# [To do]
What is the number of lines in the data that include the string "global"? Give it by itself.
_ _ _ _ _
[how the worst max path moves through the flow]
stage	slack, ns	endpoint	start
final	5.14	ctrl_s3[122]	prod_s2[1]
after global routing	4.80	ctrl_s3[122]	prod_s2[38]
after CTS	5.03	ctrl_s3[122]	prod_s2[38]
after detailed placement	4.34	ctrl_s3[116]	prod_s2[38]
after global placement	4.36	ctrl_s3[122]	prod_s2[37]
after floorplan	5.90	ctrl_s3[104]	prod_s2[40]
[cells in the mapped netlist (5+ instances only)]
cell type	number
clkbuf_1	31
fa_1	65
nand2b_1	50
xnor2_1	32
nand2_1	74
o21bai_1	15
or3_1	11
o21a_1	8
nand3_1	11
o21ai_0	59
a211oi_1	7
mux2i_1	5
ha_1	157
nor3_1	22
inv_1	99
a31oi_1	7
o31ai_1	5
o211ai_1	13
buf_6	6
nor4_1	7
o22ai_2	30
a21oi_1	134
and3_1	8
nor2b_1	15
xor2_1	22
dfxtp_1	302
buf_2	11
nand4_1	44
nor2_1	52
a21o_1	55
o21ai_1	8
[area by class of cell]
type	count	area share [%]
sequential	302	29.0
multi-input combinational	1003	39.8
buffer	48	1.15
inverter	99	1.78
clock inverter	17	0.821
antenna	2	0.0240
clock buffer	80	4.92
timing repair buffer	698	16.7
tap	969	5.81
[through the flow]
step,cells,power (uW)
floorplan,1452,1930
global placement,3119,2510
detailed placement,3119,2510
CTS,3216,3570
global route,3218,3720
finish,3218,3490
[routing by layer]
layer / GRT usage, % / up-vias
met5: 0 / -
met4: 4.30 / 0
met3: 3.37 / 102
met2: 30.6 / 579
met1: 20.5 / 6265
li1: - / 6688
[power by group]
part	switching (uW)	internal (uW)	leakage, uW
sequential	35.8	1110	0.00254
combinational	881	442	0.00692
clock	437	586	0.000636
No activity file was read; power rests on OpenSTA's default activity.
[src/sv/vva_sqrt.sv]
`timescale 1ns / 1ps
// ----------------------------------------------------------------------------
// vva_sqrt - pipelined integer square root
// One root bit per stage over 32 stages; floor of the root of a 64-bit word.
// ----------------------------------------------------------------------------
module vva_sqrt (
	input  logic        clk,
	input  logic [63:0] val,
	output logic [31:0] root
);
	import vva_pkg::*;

	logic [63:0] v_q  [0:SQRT_STAGES-1];
	logic [33:0] rem_q[0:SQRT_STAGES-1];
	logic [31:0] rt_q [0:SQRT_STAGES-1];

	for (genvar g = 0; g < SQRT_STAGES; g++) begin : g_stage
		logic [63:0] vi;
		logic [33:0] ri;
		logic [31:0] ti;
		logic [35:0] rn, trial;

		if (g == 0) begin : g_first
			assign vi = val;
			assign ri = '0;
			assign ti = '0;
		end else begin : g_next
			assign vi = v_q[g-1];
			assign ri = rem_q[g-1];
			assign ti = rt_q[g-1];
		end

		assign rn    = {ri, vi[63:62]};
		assign trial = {2'b00, ti, 2'b01};

		// try the next root bit
		always_ff @(posedge clk) begin
			v_q[g] <= {vi[61:0], 2'b00};
			if (rn >= trial) begin
				rem_q[g] <= 34'(rn - trial);
				rt_q[g]  <= {ti[30:0], 1'b1};
			end else begin
				rem_q[g] <= rn[33:0];
				rt_q[g]  <= {ti[30:0], 1'b0};
			end
		end
	end

	assign root = rt_q[SQRT_STAGES-1];

endmodule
_ _ _ _ _
# [Your response]
4